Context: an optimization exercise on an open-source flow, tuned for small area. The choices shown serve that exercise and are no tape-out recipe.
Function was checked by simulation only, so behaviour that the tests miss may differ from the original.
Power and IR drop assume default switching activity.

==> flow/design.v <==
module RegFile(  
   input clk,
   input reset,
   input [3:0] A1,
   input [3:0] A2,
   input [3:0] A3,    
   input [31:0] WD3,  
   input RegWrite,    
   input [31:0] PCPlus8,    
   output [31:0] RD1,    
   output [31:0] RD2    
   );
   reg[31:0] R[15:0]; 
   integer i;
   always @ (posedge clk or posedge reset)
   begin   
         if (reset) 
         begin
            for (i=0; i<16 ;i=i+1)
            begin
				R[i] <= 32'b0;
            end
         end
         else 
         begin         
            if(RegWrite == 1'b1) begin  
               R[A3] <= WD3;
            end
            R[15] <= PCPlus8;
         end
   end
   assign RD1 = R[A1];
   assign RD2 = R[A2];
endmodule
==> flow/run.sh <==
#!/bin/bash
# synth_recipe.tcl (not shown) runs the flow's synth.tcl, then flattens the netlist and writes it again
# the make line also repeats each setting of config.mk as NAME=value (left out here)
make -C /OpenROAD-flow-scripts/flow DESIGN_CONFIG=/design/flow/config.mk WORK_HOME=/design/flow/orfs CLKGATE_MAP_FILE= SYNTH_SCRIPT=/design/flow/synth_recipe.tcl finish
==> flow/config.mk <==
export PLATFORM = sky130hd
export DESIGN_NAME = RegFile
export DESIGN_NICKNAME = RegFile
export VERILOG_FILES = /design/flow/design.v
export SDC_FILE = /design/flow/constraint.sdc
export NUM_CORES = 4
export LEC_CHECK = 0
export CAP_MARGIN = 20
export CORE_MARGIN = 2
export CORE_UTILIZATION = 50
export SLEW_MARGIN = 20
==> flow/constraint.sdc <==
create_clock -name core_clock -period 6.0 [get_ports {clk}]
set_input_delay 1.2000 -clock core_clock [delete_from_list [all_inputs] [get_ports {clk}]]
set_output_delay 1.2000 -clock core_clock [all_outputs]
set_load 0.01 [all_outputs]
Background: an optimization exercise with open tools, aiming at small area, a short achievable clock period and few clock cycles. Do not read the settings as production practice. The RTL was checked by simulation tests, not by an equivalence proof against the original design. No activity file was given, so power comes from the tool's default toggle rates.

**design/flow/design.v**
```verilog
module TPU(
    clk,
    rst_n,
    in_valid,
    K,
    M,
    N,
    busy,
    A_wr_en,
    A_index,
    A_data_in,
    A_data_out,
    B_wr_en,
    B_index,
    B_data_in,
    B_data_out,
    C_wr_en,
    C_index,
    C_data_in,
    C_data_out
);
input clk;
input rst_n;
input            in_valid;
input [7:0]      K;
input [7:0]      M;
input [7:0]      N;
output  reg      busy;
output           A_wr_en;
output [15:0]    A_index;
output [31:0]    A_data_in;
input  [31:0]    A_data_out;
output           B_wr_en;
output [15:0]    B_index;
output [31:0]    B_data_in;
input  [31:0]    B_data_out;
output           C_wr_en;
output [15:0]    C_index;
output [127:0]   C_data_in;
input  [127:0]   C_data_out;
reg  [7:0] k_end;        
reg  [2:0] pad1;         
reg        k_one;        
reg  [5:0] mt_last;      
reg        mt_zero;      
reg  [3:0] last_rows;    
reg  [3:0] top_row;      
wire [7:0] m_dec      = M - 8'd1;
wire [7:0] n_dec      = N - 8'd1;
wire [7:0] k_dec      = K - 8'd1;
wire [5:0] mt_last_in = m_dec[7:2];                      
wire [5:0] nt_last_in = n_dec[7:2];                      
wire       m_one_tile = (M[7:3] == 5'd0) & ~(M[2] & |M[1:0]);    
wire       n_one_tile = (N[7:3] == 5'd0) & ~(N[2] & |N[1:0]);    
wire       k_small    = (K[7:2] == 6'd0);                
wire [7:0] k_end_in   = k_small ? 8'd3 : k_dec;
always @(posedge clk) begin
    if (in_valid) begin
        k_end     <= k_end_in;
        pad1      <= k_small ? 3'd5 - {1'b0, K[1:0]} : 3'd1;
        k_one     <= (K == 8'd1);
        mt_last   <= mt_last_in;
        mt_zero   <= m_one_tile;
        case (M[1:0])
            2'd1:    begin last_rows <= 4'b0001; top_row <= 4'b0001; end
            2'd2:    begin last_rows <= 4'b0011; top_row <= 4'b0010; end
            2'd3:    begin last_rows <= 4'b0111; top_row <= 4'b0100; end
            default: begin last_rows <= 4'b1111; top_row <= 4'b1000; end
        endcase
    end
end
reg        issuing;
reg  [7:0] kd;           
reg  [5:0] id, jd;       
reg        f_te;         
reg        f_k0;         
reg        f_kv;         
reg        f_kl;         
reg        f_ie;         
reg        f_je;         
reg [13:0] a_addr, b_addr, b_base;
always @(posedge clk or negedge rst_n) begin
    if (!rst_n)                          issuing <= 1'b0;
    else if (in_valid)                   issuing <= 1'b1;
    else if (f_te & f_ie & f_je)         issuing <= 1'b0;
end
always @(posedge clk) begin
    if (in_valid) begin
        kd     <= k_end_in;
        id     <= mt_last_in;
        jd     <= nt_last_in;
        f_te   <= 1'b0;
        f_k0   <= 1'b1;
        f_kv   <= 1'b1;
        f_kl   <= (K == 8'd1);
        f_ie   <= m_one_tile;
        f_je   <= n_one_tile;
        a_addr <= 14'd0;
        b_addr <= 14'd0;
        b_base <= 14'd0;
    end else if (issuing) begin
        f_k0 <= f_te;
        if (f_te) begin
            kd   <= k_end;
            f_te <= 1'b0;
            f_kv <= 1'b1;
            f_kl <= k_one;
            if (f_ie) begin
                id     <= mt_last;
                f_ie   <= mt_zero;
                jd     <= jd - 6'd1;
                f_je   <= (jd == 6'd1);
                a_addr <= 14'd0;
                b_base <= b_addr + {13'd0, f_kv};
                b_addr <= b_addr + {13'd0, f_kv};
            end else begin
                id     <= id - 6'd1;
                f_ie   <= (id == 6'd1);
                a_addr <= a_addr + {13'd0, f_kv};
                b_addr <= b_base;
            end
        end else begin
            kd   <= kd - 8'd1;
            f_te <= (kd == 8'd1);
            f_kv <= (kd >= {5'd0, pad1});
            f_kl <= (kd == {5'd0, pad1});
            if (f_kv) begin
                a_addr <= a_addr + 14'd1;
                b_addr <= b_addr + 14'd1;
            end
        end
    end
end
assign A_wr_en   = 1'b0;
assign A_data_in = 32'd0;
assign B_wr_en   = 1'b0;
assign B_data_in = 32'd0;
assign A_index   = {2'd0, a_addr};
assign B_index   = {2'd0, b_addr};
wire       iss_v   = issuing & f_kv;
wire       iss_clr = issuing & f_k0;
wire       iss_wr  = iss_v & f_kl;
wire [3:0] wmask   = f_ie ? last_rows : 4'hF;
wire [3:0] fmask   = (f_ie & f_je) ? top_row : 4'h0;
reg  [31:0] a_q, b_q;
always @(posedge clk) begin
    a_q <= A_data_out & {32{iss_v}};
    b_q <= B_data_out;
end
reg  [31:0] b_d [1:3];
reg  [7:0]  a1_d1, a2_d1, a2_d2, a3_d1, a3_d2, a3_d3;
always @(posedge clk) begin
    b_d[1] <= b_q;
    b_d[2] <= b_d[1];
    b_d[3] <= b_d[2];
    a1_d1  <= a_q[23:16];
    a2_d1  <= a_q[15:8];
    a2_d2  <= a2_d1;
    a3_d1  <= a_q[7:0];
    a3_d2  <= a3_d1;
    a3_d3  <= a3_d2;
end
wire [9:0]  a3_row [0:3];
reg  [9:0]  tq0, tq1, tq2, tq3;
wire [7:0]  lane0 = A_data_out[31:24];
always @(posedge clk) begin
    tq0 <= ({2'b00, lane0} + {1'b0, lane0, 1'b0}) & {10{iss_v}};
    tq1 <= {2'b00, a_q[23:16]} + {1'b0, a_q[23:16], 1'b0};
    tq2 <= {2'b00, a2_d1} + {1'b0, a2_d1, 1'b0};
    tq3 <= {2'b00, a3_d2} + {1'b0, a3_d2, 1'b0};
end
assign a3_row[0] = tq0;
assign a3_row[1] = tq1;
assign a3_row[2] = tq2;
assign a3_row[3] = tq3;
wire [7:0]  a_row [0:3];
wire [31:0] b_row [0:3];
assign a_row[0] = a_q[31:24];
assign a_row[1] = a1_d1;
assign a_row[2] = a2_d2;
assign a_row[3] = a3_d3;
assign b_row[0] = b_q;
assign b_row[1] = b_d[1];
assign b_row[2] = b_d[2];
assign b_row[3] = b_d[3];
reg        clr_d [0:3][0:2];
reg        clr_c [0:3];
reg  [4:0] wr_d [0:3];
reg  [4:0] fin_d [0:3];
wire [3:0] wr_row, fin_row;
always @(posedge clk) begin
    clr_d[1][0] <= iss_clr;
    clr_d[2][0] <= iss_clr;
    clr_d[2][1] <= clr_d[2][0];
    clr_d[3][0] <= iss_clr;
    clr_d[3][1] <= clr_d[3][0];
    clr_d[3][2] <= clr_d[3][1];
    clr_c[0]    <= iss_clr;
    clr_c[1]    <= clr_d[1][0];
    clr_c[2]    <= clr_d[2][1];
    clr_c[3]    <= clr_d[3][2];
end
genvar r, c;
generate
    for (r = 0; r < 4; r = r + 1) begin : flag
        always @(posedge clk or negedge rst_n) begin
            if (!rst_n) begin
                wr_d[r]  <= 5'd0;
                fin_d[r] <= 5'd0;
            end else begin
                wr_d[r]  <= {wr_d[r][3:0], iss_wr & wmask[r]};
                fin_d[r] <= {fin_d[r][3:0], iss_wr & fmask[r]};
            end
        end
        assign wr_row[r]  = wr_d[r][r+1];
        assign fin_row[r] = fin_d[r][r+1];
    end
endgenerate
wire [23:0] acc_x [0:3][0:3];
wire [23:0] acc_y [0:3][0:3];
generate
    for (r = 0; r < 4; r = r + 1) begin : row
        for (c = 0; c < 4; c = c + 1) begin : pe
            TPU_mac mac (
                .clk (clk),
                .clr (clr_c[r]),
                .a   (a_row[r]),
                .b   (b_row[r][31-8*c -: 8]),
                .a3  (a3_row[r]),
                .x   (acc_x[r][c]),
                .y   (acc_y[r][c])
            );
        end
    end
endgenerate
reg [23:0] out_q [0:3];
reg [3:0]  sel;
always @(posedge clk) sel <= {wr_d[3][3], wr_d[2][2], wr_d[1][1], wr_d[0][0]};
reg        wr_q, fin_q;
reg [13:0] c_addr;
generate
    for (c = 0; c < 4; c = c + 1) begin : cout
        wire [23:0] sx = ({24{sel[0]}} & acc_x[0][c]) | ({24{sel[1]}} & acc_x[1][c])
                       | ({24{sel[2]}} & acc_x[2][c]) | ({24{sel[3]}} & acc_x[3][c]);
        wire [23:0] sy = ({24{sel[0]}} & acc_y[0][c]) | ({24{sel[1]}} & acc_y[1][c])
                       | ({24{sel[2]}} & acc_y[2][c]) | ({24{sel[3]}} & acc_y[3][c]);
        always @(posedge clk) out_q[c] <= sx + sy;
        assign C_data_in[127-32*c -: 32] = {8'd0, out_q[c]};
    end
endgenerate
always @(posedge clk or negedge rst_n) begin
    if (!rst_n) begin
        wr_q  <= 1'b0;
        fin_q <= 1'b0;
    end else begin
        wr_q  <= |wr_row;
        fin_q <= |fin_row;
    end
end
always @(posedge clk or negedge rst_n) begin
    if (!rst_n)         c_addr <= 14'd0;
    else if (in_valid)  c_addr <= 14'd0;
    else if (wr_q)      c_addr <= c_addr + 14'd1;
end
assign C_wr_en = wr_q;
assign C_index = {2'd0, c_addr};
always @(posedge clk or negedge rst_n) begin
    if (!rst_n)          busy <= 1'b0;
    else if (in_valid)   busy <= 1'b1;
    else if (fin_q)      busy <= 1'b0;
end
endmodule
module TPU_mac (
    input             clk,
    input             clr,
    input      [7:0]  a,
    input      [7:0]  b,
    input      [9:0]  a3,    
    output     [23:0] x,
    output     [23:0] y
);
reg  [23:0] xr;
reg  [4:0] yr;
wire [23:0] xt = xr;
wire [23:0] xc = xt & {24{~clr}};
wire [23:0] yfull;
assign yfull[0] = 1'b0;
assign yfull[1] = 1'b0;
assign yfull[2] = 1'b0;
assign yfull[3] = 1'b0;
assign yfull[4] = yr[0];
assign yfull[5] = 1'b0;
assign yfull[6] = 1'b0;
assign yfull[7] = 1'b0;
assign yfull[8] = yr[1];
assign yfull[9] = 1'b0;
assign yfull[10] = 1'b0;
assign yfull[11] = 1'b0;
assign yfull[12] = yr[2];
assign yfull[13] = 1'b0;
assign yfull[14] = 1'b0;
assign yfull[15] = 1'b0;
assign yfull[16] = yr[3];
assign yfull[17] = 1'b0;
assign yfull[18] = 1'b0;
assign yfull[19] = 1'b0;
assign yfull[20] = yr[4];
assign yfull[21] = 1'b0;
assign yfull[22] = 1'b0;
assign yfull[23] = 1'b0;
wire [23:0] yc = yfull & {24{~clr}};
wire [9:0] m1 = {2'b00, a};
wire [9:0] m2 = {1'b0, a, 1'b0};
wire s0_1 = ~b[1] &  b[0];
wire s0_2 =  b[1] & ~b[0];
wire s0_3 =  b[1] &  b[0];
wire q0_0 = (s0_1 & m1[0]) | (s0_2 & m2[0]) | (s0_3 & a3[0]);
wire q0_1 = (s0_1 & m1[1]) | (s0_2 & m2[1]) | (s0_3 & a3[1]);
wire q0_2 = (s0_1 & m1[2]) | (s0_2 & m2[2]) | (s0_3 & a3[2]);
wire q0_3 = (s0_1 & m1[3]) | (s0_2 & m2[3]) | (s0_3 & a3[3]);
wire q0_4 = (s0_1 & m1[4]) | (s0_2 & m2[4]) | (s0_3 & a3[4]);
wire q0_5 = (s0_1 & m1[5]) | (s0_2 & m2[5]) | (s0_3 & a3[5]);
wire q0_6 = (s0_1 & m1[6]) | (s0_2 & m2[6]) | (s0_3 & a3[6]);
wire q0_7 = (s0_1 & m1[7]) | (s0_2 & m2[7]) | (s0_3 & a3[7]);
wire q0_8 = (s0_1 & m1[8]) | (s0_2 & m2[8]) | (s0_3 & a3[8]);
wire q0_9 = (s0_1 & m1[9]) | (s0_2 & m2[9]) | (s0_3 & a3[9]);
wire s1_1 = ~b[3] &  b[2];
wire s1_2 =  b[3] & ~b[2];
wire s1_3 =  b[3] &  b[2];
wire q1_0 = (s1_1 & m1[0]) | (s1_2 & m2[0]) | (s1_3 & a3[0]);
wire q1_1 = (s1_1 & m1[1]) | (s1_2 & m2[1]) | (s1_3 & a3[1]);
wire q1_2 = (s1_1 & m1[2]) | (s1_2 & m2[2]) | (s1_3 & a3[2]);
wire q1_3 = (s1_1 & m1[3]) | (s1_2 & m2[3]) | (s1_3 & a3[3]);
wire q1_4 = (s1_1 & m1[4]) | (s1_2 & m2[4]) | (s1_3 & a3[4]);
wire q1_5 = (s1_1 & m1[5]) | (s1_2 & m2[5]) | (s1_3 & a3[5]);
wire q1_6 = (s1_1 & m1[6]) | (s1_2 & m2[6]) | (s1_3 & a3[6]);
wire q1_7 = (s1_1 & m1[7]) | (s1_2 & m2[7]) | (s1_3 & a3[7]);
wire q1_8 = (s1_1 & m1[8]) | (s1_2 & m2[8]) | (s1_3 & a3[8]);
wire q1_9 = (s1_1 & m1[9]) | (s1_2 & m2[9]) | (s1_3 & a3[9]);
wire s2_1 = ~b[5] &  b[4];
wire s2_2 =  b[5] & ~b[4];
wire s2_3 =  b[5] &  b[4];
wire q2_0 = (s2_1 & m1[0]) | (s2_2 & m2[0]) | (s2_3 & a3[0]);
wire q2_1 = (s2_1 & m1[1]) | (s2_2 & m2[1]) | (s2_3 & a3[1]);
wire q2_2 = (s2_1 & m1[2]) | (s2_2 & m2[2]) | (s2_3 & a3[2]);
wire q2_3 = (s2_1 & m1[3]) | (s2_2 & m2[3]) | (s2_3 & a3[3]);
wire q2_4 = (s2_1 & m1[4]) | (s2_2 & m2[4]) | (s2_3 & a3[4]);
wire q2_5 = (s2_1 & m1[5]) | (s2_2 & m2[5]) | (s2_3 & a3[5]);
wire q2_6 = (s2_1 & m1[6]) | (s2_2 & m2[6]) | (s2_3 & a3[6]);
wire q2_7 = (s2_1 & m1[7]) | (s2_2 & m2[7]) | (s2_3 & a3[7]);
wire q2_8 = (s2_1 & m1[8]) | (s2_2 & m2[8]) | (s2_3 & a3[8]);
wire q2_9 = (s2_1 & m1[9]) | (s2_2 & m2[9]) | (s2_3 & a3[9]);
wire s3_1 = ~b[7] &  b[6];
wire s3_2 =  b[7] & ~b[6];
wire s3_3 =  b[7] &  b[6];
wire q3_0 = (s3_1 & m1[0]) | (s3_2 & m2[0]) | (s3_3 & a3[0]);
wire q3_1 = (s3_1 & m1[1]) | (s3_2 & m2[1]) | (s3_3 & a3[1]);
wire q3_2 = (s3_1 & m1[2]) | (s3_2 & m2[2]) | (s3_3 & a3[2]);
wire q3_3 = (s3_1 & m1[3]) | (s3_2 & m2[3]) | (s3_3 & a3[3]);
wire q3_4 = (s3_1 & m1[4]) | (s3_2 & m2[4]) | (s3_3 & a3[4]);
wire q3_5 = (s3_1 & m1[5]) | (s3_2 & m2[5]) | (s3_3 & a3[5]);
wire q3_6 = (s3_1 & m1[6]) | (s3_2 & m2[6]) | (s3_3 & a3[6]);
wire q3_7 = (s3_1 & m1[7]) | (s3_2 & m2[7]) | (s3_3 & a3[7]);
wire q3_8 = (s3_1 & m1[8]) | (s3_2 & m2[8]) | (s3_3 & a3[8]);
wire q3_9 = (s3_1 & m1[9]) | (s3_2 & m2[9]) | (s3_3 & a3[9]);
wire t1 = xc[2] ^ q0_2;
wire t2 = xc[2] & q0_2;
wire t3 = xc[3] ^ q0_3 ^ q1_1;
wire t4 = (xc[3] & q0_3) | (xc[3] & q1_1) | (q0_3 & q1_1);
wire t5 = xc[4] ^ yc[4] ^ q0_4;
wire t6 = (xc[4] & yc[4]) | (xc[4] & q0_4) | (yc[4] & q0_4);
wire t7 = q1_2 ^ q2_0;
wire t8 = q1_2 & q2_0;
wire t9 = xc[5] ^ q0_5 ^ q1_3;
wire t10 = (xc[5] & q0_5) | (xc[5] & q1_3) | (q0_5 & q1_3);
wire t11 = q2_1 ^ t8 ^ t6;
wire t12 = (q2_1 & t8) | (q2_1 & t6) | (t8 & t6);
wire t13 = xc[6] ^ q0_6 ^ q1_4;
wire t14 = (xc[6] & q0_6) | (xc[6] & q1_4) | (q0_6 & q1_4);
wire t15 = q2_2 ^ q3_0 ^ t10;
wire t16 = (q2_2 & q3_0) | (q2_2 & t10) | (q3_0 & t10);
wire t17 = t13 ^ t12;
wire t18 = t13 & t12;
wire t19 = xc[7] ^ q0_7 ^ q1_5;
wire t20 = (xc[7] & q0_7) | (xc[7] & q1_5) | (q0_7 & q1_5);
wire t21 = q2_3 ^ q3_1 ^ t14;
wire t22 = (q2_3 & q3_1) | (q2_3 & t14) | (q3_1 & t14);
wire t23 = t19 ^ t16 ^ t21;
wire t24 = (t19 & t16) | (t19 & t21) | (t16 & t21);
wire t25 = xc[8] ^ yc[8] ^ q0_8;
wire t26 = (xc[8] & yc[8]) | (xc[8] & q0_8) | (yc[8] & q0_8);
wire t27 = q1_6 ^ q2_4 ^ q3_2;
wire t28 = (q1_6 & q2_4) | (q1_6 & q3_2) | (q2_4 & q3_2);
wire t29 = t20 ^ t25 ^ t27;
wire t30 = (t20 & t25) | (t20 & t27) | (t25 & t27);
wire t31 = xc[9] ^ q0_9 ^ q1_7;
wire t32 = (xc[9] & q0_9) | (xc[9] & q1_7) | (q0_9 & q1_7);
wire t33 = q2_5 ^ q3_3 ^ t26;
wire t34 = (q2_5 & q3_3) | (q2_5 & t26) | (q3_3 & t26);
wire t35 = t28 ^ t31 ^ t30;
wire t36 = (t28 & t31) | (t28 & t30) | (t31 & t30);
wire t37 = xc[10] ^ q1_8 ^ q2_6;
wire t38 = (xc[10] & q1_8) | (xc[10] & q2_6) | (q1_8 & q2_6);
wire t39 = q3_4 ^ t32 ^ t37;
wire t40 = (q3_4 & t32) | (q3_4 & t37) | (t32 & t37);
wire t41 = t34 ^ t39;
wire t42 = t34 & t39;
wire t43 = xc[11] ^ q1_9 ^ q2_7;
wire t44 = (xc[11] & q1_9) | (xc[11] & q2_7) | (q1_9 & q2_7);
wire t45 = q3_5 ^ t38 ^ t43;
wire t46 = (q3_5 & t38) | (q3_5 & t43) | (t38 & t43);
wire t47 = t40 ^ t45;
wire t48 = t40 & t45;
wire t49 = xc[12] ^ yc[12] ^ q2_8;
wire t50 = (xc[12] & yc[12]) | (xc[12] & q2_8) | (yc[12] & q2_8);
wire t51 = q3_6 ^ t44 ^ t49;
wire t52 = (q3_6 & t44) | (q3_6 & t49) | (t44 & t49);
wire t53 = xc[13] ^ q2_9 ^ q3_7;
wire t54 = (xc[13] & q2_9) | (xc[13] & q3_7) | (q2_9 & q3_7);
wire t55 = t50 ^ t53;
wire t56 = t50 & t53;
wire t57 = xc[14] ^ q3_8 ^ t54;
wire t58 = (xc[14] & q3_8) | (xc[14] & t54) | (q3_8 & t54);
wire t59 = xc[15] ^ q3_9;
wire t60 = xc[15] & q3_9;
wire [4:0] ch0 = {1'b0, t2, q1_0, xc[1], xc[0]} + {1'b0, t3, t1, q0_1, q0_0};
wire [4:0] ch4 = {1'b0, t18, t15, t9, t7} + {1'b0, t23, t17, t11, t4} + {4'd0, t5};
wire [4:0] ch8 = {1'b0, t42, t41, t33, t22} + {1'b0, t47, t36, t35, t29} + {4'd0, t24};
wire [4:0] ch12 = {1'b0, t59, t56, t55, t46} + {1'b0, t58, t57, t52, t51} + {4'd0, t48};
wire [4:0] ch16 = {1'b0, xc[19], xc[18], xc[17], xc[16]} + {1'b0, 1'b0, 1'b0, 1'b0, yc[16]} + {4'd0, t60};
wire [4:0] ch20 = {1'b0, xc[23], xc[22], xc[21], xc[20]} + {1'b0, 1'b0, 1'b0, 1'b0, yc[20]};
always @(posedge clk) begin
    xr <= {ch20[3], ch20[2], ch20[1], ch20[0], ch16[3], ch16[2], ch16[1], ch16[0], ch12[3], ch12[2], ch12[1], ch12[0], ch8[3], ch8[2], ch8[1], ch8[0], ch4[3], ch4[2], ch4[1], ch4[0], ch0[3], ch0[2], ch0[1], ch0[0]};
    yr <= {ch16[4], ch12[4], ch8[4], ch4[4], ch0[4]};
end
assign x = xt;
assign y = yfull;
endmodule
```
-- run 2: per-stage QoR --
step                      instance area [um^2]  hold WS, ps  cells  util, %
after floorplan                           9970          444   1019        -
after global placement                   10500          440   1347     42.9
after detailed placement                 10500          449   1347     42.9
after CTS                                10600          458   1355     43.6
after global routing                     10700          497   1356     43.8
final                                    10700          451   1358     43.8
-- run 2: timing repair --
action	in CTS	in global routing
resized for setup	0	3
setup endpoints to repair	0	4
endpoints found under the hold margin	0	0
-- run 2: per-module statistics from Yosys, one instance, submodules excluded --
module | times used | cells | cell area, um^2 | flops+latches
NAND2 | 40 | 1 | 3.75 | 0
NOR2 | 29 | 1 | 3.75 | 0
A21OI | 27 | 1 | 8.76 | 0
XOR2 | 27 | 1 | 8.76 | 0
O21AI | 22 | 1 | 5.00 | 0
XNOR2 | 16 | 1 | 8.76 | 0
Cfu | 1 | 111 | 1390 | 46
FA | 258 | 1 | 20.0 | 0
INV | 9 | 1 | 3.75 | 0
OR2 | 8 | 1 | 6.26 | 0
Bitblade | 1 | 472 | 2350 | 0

○ ○ ○

From the first line of the data above through the line containing "# the make line", set each line down again exactly; include both ends and omit everything else.

Context: an optimization exercise on an open-source flow, tuned for small area. The choices shown serve that exercise and are no tape-out recipe.
Function was checked by simulation only, so behaviour that the tests miss may differ from the original.
Power and IR drop assume default switching activity.

==> flow/design.v <==
module RegFile(  
   input clk,
   input reset,
   input [3:0] A1,
   input [3:0] A2,
   input [3:0] A3,    
   input [31:0] WD3,  
   input RegWrite,    
   input [31:0] PCPlus8,    
   output [31:0] RD1,    
   output [31:0] RD2    
   );
   reg[31:0] R[15:0]; 
   integer i;
   always @ (posedge clk or posedge reset)
   begin   
         if (reset) 
         begin
            for (i=0; i<16 ;i=i+1)
            begin
				R[i] <= 32'b0;
            end
         end
         else 
         begin         
            if(RegWrite == 1'b1) begin  
               R[A3] <= WD3;
            end
            R[15] <= PCPlus8;
         end
   end
   assign RD1 = R[A1];
   assign RD2 = R[A2];
endmodule
==> flow/run.sh <==
#!/bin/bash
# synth_recipe.tcl (not shown) runs the flow's synth.tcl, then flattens the netlist and writes it again
# the make line also repeats each setting of config.mk as NAME=value (left out here)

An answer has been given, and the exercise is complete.